Print the first line of the records below and every line after it, up to and including the line with "6-bit stall vector". Print nothing else.

━━ Data ━━

[src/rtl/ex_muldiv_pkg.sv]
// ex_muldiv_pkg: shared definitions for the EX-stage multiply/divide unit.
//   HILO_WD      width of the HI/LO write bus {hiwen, lowen, hidata, lodata}
//   DIV_CYCLES   radix-2 divide iterations (32-bit operands)
//   MUL_CYCLES   shift-add multiply iterations (iterative build only)
//   EX_STALL_BIT index of the EX stage in the 6-bit stall vector
//   md_state_e   unit state encoding (MD_IDLE, MD_DIV, MD_MUL, MD_DONE)
//   abs32()      magnitude of a 32-bit operand, signed or unsigned view
package ex_muldiv_pkg;

  localparam int HILO_WD      = 66;
  localparam int DIV_CYCLES   = 32;
  localparam int MUL_CYCLES   = 32;
  localparam int EX_STALL_BIT = 3;
  localparam int CNT_W        = 6;

  typedef enum logic [1:0] {
    MD_IDLE = 2'd0,
    MD_DIV  = 2'd1,
    MD_MUL  = 2'd2,
    MD_DONE = 2'd3
  } md_state_e;

  // Magnitude for the signed view; the unsigned view passes the raw value.
  // The most negative value maps to itself, which is correct as an
  // unsigned magnitude.
  function automatic logic [31:0] abs32(input logic [31:0] v, input logic is_signed);
    return (is_signed && v[31]) ? (32'd0 - v) : v;
  endfunction

endpackage

[src/rtl/ex_muldiv_if.sv]
// ex_muldiv_if: ID/EX <-> multiply/divide unit signal bundle.
//   master : the pipeline side (drives stall, decode flags, operands;
//            receives stall request, busy, HI/LO write bus, state debug)
//   slave  : the ex_muldiv unit
// Handshake: an operation is issued by holding exactly one decode flag in a
// cycle where the unit is idle. While stallreq_for_ex=1 the pipeline holds
// EX; the HI/LO write is valid in any cycle where hiwen or lowen is set and
// is idempotent, so a write repeated while EX is held is harmless.
import ex_muldiv_pkg::*;

interface ex_muldiv_if;
  logic [5:0]         stall;
  logic               inst_div;
  logic               inst_divu;
  logic               inst_mult;
  logic               inst_multu;
  logic               inst_mthi;
  logic               inst_mtlo;
  logic [31:0]        src1;
  logic [31:0]        src2;
  logic               stallreq_for_ex;
  logic               busy;
  logic [HILO_WD-1:0] ex_hilo;
  md_state_e          state_dbg;

  modport master (
    output stall, inst_div, inst_divu, inst_mult, inst_multu, inst_mthi, inst_mtlo,
           src1, src2,
    input  stallreq_for_ex, busy, ex_hilo, state_dbg
  );

  modport slave (
    input  stall, inst_div, inst_divu, inst_mult, inst_multu, inst_mthi, inst_mtlo,
           src1, src2,
    output stallreq_for_ex, busy, ex_hilo, state_dbg
  );
endinterface

[src/rtl/ex_muldiv_div_iter.sv]
// ex_muldiv_div_iter: restoring radix-2 divider datapath (unsigned).
//   clk, rst  clock, synchronous active-high reset
//   load      capture dividend/divisor and clear the partial remainder
//   step      perform one shift/subtract iteration
//   dividend  unsigned dividend (magnitude)
//   divisor   unsigned divisor (magnitude, nonzero)
//   quo_next  quotient after the current step (combinational)
//   rem_next  remainder after the current step (combinational)
// The quotient register initially holds the dividend; each step shifts one
// dividend bit into the remainder and one quotient bit in at the bottom.
import ex_muldiv_pkg::*;

module ex_muldiv_div_iter (
  input  logic        clk,
  input  logic        rst,
  input  logic        load,
  input  logic        step,
  input  logic [31:0] dividend,
  input  logic [31:0] divisor,
  output logic [31:0] quo_next,
  output logic [31:0] rem_next
);

  logic [31:0] rem_q, rem_d;
  logic [31:0] quo_q, quo_d;
  logic [31:0] dsr_q, dsr_d;

  logic [32:0] rem_shift;
  logic [32:0] trial;
  logic        take;

  // rem_shift < 2*divisor, so whichever branch is kept fits in 32 bits.
  always_comb begin
    rem_shift = {rem_q, quo_q[31]};
    trial     = rem_shift - {1'b0, dsr_q};
    take      = ~trial[32];
    rem_next  = take ? trial[31:0] : rem_shift[31:0];
    quo_next  = {quo_q[30:0], take};
  end

  always_comb begin
    rem_d = rem_q;
    quo_d = quo_q;
    dsr_d = dsr_q;
    if (load) begin
      rem_d = '0;
      quo_d = dividend;
      dsr_d = divisor;
    end else if (step) begin
      rem_d = rem_next;
      quo_d = quo_next;
    end
  end

  always_ff @(posedge clk) begin
    if (rst) begin
      rem_q <= '0;
      quo_q <= '0;
      dsr_q <= '0;
    end else begin
      rem_q <= rem_d;
      quo_q <= quo_d;
      dsr_q <= dsr_d;
    end
  end

endmodule

[src/rtl/ex_muldiv.sv]
// ex_muldiv: EX-stage multiply / divide / mthi / mtlo unit.
//   clk  clock
//   rst  synchronous, active-high reset (outputs forced to 0 while high)
//   bus  ex_muldiv_if.slave:
//        stall[5:0]       pipeline stall vector, stall[3] holds EX
//        inst_div/divu/mult/multu/mthi/mtlo  one-hot decode flags
//        src1, src2       forwarded rs / rt values
//        stallreq_for_ex  stall request while an operation is in flight
//        busy             state is not MD_IDLE
//        ex_hilo          {hiwen, lowen, hidata, lodata}
//        state_dbg        current FSM state
// Build option: define MULDIV_FAST_MUL_EN for a single-cycle combinational
// 32x32 multiply; otherwise multiplies run 32 shift-add iterations.
// Divide by zero completes in one cycle with LO=all ones and HI=dividend.
import ex_muldiv_pkg::*;

module ex_muldiv (
  input  logic        clk,
  input  logic        rst,
  ex_muldiv_if.slave  bus
);

  localparam logic [CNT_W-1:0] DIV_LAST = CNT_W'(DIV_CYCLES - 1);
  localparam logic [CNT_W-1:0] MUL_LAST = CNT_W'(MUL_CYCLES - 1);

  md_state_e        state_q, state_d;
  logic [CNT_W-1:0] cnt_q, cnt_d;
  logic [31:0]      hi_q, hi_d, lo_q, lo_d;
  logic             q_neg_q, q_neg_d;   // negate quotient / product
  logic             r_neg_q, r_neg_d;   // negate remainder

  logic        is_div, is_mul, op_signed, div_zero;
  logic [31:0] a_abs, b_abs;
  logic        div_load, div_step;
  logic [31:0] div_quo_next, div_rem_next;
  logic        unused_stall;

  assign is_div    = bus.inst_div | bus.inst_divu;
  assign is_mul    = bus.inst_mult | bus.inst_multu;
  assign op_signed = bus.inst_div | bus.inst_mult;
  assign div_zero  = (bus.src2 == 32'd0);
  assign a_abs     = abs32(bus.src1, op_signed);
  assign b_abs     = abs32(bus.src2, op_signed);

  // Only the EX hold bit matters to this unit.
  assign unused_stall = ^{bus.stall[5:EX_STALL_BIT+1], bus.stall[EX_STALL_BIT-1:0]};

  assign div_load = (state_q == MD_IDLE) && is_div && !div_zero;
  assign div_step = (state_q == MD_DIV);

  ex_muldiv_div_iter u_div_iter (
    .clk      (clk),
    .rst      (rst),
    .load     (div_load),
    .step     (div_step),
    .dividend (a_abs),
    .divisor  (b_abs),
    .quo_next (div_quo_next),
    .rem_next (div_rem_next)
  );

`ifdef MULDIV_FAST_MUL_EN
  logic [63:0] ext_a, ext_b, fast_prod;
  // Sign-extend for mult; the low 64 bits of the 64x64 product are the
  // exact two's-complement 32x32 product.
  always_comb begin
    ext_a     = {{32{op_signed & bus.src1[31]}}, bus.src1};
    ext_b     = {{32{op_signed & bus.src2[31]}}, bus.src2};
    fast_prod = ext_a * ext_b;
  end
`else
  logic [31:0] mcand_q, mcand_d;
  logic [63:0] prod_q, prod_d, prod_step;
  logic [32:0] mul_sum;
  // prod_q low half starts as the multiplier; each step conditionally adds
  // the multiplicand to the high half and shifts the whole thing right.
  always_comb begin
    mul_sum   = {1'b0, prod_q[63:32]} + (prod_q[0] ? {1'b0, mcand_q} : 33'd0);
    prod_step = {mul_sum, prod_q[31:1]};
  end
`endif

  // State register
  always_ff @(posedge clk) begin
    if (rst) state_q <= MD_IDLE;
    else     state_q <= state_d;
  end

  // Next-state logic
  always_comb begin
    state_d = state_q;
    case (state_q)
      MD_IDLE: begin
        if (is_div) begin
          state_d = div_zero ? MD_DONE : MD_DIV;
        end
`ifndef MULDIV_FAST_MUL_EN
        else if (is_mul) begin
          state_d = MD_MUL;
        end
`endif
      end
      MD_DIV:  if (cnt_q == DIV_LAST) state_d = MD_DONE;
      MD_MUL:  if (cnt_q == MUL_LAST) state_d = MD_DONE;
      MD_DONE: if (!bus.stall[EX_STALL_BIT]) state_d = MD_IDLE;
      default: state_d = MD_IDLE;
    endcase
  end

  // Datapath next values; sign fix-up lands in hi/lo on entry to MD_DONE.
  always_comb begin
    cnt_d   = cnt_q;
    hi_d    = hi_q;
    lo_d    = lo_q;
    q_neg_d = q_neg_q;
    r_neg_d = r_neg_q;
`ifndef MULDIV_FAST_MUL_EN
    mcand_d = mcand_q;
    prod_d  = prod_q;
`endif
    case (state_q)
      MD_IDLE: begin
        cnt_d = '0;
        if (is_div) begin
          q_neg_d = op_signed & (bus.src1[31] ^ bus.src2[31]);
          r_neg_d = op_signed & bus.src1[31];
          if (div_zero) begin
            hi_d = bus.src1;
            lo_d = 32'hFFFF_FFFF;
          end
        end
`ifndef MULDIV_FAST_MUL_EN
        else if (is_mul) begin
          q_neg_d = op_signed & (bus.src1[31] ^ bus.src2[31]);
          mcand_d = a_abs;
          prod_d  = {32'd0, b_abs};
        end
`endif
      end
      MD_DIV: begin
        cnt_d = cnt_q + CNT_W'(1);
        if (cnt_q == DIV_LAST) begin
          lo_d = q_neg_q ? (32'd0 - div_quo_next) : div_quo_next;
          hi_d = r_neg_q ? (32'd0 - div_rem_next) : div_rem_next;
        end
      end
      MD_MUL: begin
`ifndef MULDIV_FAST_MUL_EN
        cnt_d  = cnt_q + CNT_W'(1);
        prod_d = prod_step;
        if (cnt_q == MUL_LAST) begin
          {hi_d, lo_d} = q_neg_q ? (64'd0 - prod_step) : prod_step;
        end
`endif
      end
      default: ;
    endcase
  end

  always_ff @(posedge clk) begin
    if (rst) begin
      cnt_q   <= '0;
      hi_q    <= '0;
      lo_q    <= '0;
      q_neg_q <= 1'b0;
      r_neg_q <= 1'b0;
`ifndef MULDIV_FAST_MUL_EN
      mcand_q <= '0;
      prod_q  <= '0;
`endif
    end else begin
      cnt_q   <= cnt_d;
      hi_q    <= hi_d;
      lo_q    <= lo_d;
      q_neg_q <= q_neg_d;
      r_neg_q <= r_neg_d;
`ifndef MULDIV_FAST_MUL_EN
      mcand_q <= mcand_d;
      prod_q  <= prod_d;
`endif
    end
  end

  // Output logic
  always_comb begin
    bus.stallreq_for_ex = 1'b0;
    bus.ex_hilo         = '0;
    if (!rst) begin
      case (state_q)
        MD_IDLE: begin
          if (is_div) begin
            bus.stallreq_for_ex = 1'b1;
          end else if (is_mul) begin
`ifdef MULDIV_FAST_MUL_EN
            bus.ex_hilo = {2'b11, fast_prod};
`else
            bus.stallreq_for_ex = 1'b1;
`endif
          end else if (bus.inst_mthi) begin
            bus.ex_hilo = {2'b10, bus.src1, 32'd0};
          end else if (bus.inst_mtlo) begin
            bus.ex_hilo = {2'b01, 32'd0, bus.src1};
          end
        end
        MD_DIV, MD_MUL: bus.stallreq_for_ex = 1'b1;
        MD_DONE:        bus.ex_hilo = {2'b11, hi_q, lo_q};
        default: ;
      endcase
    end
  end

  assign bus.busy      = !rst && (state_q != MD_IDLE);
  assign bus.state_dbg = state_q;

  // ID decode guarantees at most one flag per instruction.
  a_flags_onehot: assert property (@(posedge clk) disable iff (rst)
    $onehot0({bus.inst_div, bus.inst_divu, bus.inst_mult, bus.inst_multu,
              bus.inst_mthi, bus.inst_mtlo}));

endmodule

[src/flat_wrapper.sv]
// flat-port wrapper written by rule: the top's interface ports become plain ports
module ex_muldiv_flat 
  (clk, rst, bus_stall, bus_inst_div, bus_inst_divu, bus_inst_mult, bus_inst_multu, bus_inst_mthi, bus_inst_mtlo, bus_src1, bus_src2, bus_stallreq_for_ex, bus_busy, bus_ex_hilo, bus_state_dbg);
  ex_muldiv_if bus_i ();
  input  logic clk;
  input  logic rst;
  input wire logic [$bits(bus_i.stall)-1:0] bus_stall;
  input wire logic [$bits(bus_i.inst_div)-1:0] bus_inst_div;
  input wire logic [$bits(bus_i.inst_divu)-1:0] bus_inst_divu;
  input wire logic [$bits(bus_i.inst_mult)-1:0] bus_inst_mult;
  input wire logic [$bits(bus_i.inst_multu)-1:0] bus_inst_multu;
  input wire logic [$bits(bus_i.inst_mthi)-1:0] bus_inst_mthi;
  input wire logic [$bits(bus_i.inst_mtlo)-1:0] bus_inst_mtlo;
  input wire logic [$bits(bus_i.src1)-1:0] bus_src1;
  input wire logic [$bits(bus_i.src2)-1:0] bus_src2;
  output wire logic [$bits(bus_i.stallreq_for_ex)-1:0] bus_stallreq_for_ex;
  output wire logic [$bits(bus_i.busy)-1:0] bus_busy;
  output wire logic [$bits(bus_i.ex_hilo)-1:0] bus_ex_hilo;
  output wire logic [$bits(bus_i.state_dbg)-1:0] bus_state_dbg;
  assign bus_i.stall = bus_stall;
  assign bus_i.inst_div = bus_inst_div;
  assign bus_i.inst_divu = bus_inst_divu;
  assign bus_i.inst_mult = bus_inst_mult;
  assign bus_i.inst_multu = bus_inst_multu;
  assign bus_i.inst_mthi = bus_inst_mthi;
  assign bus_i.inst_mtlo = bus_inst_mtlo;
  assign bus_i.src1 = bus_src1;
  assign bus_i.src2 = bus_src2;
  assign bus_stallreq_for_ex = bus_i.stallreq_for_ex;
  assign bus_busy = bus_i.busy;
  assign bus_ex_hilo = bus_i.ex_hilo;
  assign bus_state_dbg = bus_i.state_dbg;
  ex_muldiv u_core (.clk(clk), .rst(rst), .bus(bus_i));
endmodule
[config.mk]
export PLATFORM = sky130hd
export DESIGN_NAME = ex_muldiv_flat
export DESIGN_NICKNAME = d
export VERILOG_FILES = /design/src/rtl/ex_muldiv_pkg.sv /design/src/rtl/ex_muldiv_if.sv /design/src/rtl/ex_muldiv_div_iter.sv /design/src/rtl/ex_muldiv.sv /design/src/flat_wrapper.sv
export SDC_FILE = /design/constraint.sdc
export NUM_CORES = 1
export LEC_CHECK = 0
export ABC_CLOCK_PERIOD_IN_PS = 7300
export BUFFER_PORTS_ARGS = -buffer_cell sky130_fd_sc_hd__buf_4
export CAP_MARGIN = 30
export CORE_MARGIN = 1.5
export CORE_UTILIZATION = 60
export CTS_CLUSTER_DIAMETER = 80
export CTS_CLUSTER_SIZE = 28
export DETAILED_ROUTE_END_ITERATION = 8
export PLACE_DENSITY = 0.84
export SLEW_MARGIN = 10
export SYNTH_ARGS = -nofsm -noshare
export SYNTH_HDL_FRONTEND = slang
export SYNTH_SLANG_ARGS = --single-unit
export TNS_END_PERCENT = 50
[constraint.sdc]
create_clock -name clk -period 7.3 [get_ports clk]
set_clock_uncertainty 0.05 [all_clocks]
set_input_delay 0.73 -clock clk [delete_from_list [all_inputs] [get_ports clk]]
set_output_delay 0.73 -clock clk [all_outputs]
set_load 0.005 [all_outputs]
==> results.md <==
- Share of flip-flops with an asynchronous set or reset: 0%
- Crit Path Class: reg2reg
- Worst-path maximum fanout: 7
- Most used DFF post-synth: dfxtp_1
- First-pass GRT wire length: 120 mm
- Setup Buffers After CTS: 0
- Highest Clock Rate: approximately 0.17 GHz
- Number of DRC markers in iteration 0: approximately 3200
- Number of synthesized flops with an enable pin: 0
- HP Class: reg2reg
- Met2 GRT Util: between 60% and 70%
- Largest family of logic cells by synthesized area: compound AO/OA/AOI/OAI gates
- Post-synthesis mux area share: ~2.6%
- Most used routing layer: met2
- Via/cell ratio: approximately 6.9
- Htree depth: 1
- TritonCTS clock tree: done
- WL/cell: ~24 µm
- Min Tclk post-route: approximately 6 ns
- Routability Congestion: between 1 and 1.5
- Clk pwr share: roughly an eighth
- Max capacitance violation total: 0
- Core area: roughly 34000 µm²
- Count of nets after finishing: between 2000 and 3000
- Crit path required time: approximately 7.7 ns
- Worst VDD drop: around 0.00024 V
- Filler cell count: approximately 3100
- CP endpoint kind: flop
- Fin. max-slew vios: 0
- I/O pin count: between 100 and 150
- TritonCTS buffer count: 17
- Initial antenna violation count: 0
- Multi-input gate area: 14500 µm²
- Flop pwr share: between 20% and 30%
- Comb pwr share: a little over three fifths
- Vias in the first global route: about 21000
- Reg2Reg Depth: 19
- Sequential cell area: roughly 5300 µm²
- Crit path DAT: between 6 and 7 ns
- Status: completed
- # setup viols final: 0
- Tot Pwr: between 8 and 9 mW
- Proportion of layout cells with a drive suffix above 1: approximately 10%
- Syn Area/Cell: 7.43 µm²
- Sw power: 4.80 mW
- Area growth syn-to-layout: 8.81%
- WHS: 0.406 ns
- Final setup TNS: 0 ns
- Die X: ~190 µm
- Cts hold-fix bufs: 0
- Post-detailed-routing wire length: 79.1 mm
- Slew @ Worst Pin: 1.02 ns
- Post-Synthesis Cell Area: roughly 21000 µm²
- GR Layer Usage met1: 53.1%
- GR Util met3: around 8.6%
- Clk sinks: between 200 and 300
- Post-Synth XOR/XNOR Area: approximately 8.4%
- Ys Warns: 0
- Yosys reg bits: roughly 270
- Reg clk slew, reported paths: ~0.11 ns
- DRC: 0
- CTS Root Buffer Type: clkbuf_16
- RSZ-0062 raised after global routing: no
- Distinct cells, synth: 82
- Overall Global Routing Usage: 42.8%
- Hpwl dp: 59.1 mm
- Fin area: between 20000 and 25000 µm²
- Die height: approximately 190 µm
- Final period utilization: about four fifths
- Worst setup SP type: flop
- Final Hold Viols: 0
- DP Area: between 20000 and 25000 µm²
- Synth Area in Simple Gates: 24.0%
- CTS Buffer Depth: 3
- Post-CTS sizing: 0
- Die area: about 36000 µm²
- Commonest non-fill, non-tap cell in the layout: nor2_1
- Register area share after synthesis: around 26%
- Internal: 4.18 mW
- DR vias: between 20000 and 25000
- Port buffer count: roughly 140
- Compound-gate portion of the synthesized area: 29.4%
- Initial Utilization: about three fifths
- Cells after Synth: about 2800
- Pwr Density: ~400 nW/µm²
- Hold path cells: 2
- Clock Latency Late Sink: 0.55 ns
- Rel. slew slack: 31.8%
- Pin count of the biggest net entering global routing: slightly below 100
- Adder-Cell Fraction of Synth Area: 4.76%
- Most frequent cells in the layout: nor2_1, dfxtp_1, nand2_1
- 1st-pass router iterations: 8
- Leak: 8.49 nW
- Syn Nets: between 2000 and 3000
- FP Rows: 68
- Fin util: 66.0%
- Sw Ratio: around 53%
- Routed Antenna Nets: 0
- Overflow after GRT: 0
- ANT cells: 0
final cells by class:
type                       instances  share of cell area, %
inverter                          77                   1.27
tap                              455                   2.51
sequential                       266                   23.5
clock buffer                      18                   1.94
timing repair buffer             181                   6.23
clock inverter                    12                  0.679
multi-input combinational       2252                   63.9
layer usage:
| metal | wire, µm | share of wire [%] | up-vias |
|---|---|---|---|
| met5 | 0 | 0 | - |
| met4 | 7350 | 9.3 | 0 |
| met3 | 8090 | 10 | 306 |
| met2 | 33500 | 42 | 1380 |
| met1 | 30200 | 38 | 10592 |
| li1 | - | - | 10307 |
logic make-up after synthesis:
kind of cell | Yosys count
flops | 266
xor+xnor | 201
simple gates | 1037
buf+inv | 287
mux | 52
compound gates | 884
fa+ha+maj | 78
through the flow:
stage | instances | worst slack [ns]
floorplan | 2805 | 2.01
global placement | 3223 | 1.78
detailed placement | 3226 | 1.66
CTS | 3256 | 1.61
global route | 3261 | 1.05
finish | 3261 | 1.41
worst max-delay path: stages, from the launching register on:
cell and delay (ns):
dfxtp_1 0.43, inv_1 0.07, ha_1 0.23, fa_1 0.45, nor2b_1 0.27, o31a_1 0.25
o21ai_1 0.18, a211oi_1 0.55, nor4_2 0.18, nor2_4 0.19, clkinv_1 0.30, a21oi_1 0.31
ha_1 0.33, nand2_1 0.11, or4_1 0.50, o31a_1 0.24, o21ai_0 0.20, xor2_1 0.36
a221oi_1 0.18, o41ai_1 0.40
cells in the mapped netlist (all sizes together) (21+ instances only):
cell type	instances	area share (%)
buf	27	0.61
a31oi	33	0.99
ha	76	4.6
a21o	26	0.94
dfxtp	266	26
nor2b	45	1.4
clkbuf	183	3.3
a21oi	163	3.9
nand2b	26	0.78
mux2i	39	1.9
nand2	181	3.3
inv	75	1.4
a22oi	96	3.5
and3	21	0.63
xnor2	140	5.9
o31ai	45	1.7
nand3	63	1.5
a221oi	33	1.5
o41ai	24	1.1
nor4	38	1.3
nor3	100	2.4
o21ai	141	3.4
and2	46	1.4
a2111oi	23	0.97
or4	37	1.5
a211oi	168	6.1
xor2	61	2.6
nor2	407	7.3
state kept, by name, summed over array words and instances (netlist names):
register / flops
u_core.q_neg_q: 1
u_core.u_div_iter.quo_q: 32
u_core.cnt_q: 6
u_core.mcand_q: 32
u_core.prod_q: 64
u_core.lo_q: 32
u_core.u_div_iter.dsr_q: 32
u_core.u_div_iter.rem_q: 32
u_core.hi_q: 32
u_core.r_neg_q: 1
u_core.bus.state_dbg: 2
worst paths after layout:
check,end,startpoint,slack [ns]
max,u_core.hi_q[14],u_core.u_div_iter.quo_q[31],1.41
min,u_core.mcand_q[31],u_core.mcand_q[31],0.41
max reg2reg,u_core.hi_q[14],u_core.u_div_iter.quo_q[31],1.41
min reg2reg,u_core.mcand_q[31],u_core.mcand_q[31],0.41
power groups by stage:
stage | Sequential (mW) | Clock, mW | Combinational, mW
floorplan | 2.08 | 0 | 3.88
global placement | 2.19 | 0 | 5.28
detailed placement | 2.20 | 0 | 5.38
CTS | 2.17 | 1.10 | 5.42
global route | 2.23 | 1.16 | 6.05
finish | 2.20 | 1.11 | 5.67
Note: power is estimated with default switching activity, not from simulation.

━━━

■ Response to this exercise
[src/rtl/ex_muldiv_pkg.sv]
// ex_muldiv_pkg: shared definitions for the EX-stage multiply/divide unit.
//   HILO_WD      width of the HI/LO write bus {hiwen, lowen, hidata, lodata}
//   DIV_CYCLES   radix-2 divide iterations (32-bit operands)
//   MUL_CYCLES   shift-add multiply iterations (iterative build only)
//   EX_STALL_BIT index of the EX stage in the 6-bit stall vector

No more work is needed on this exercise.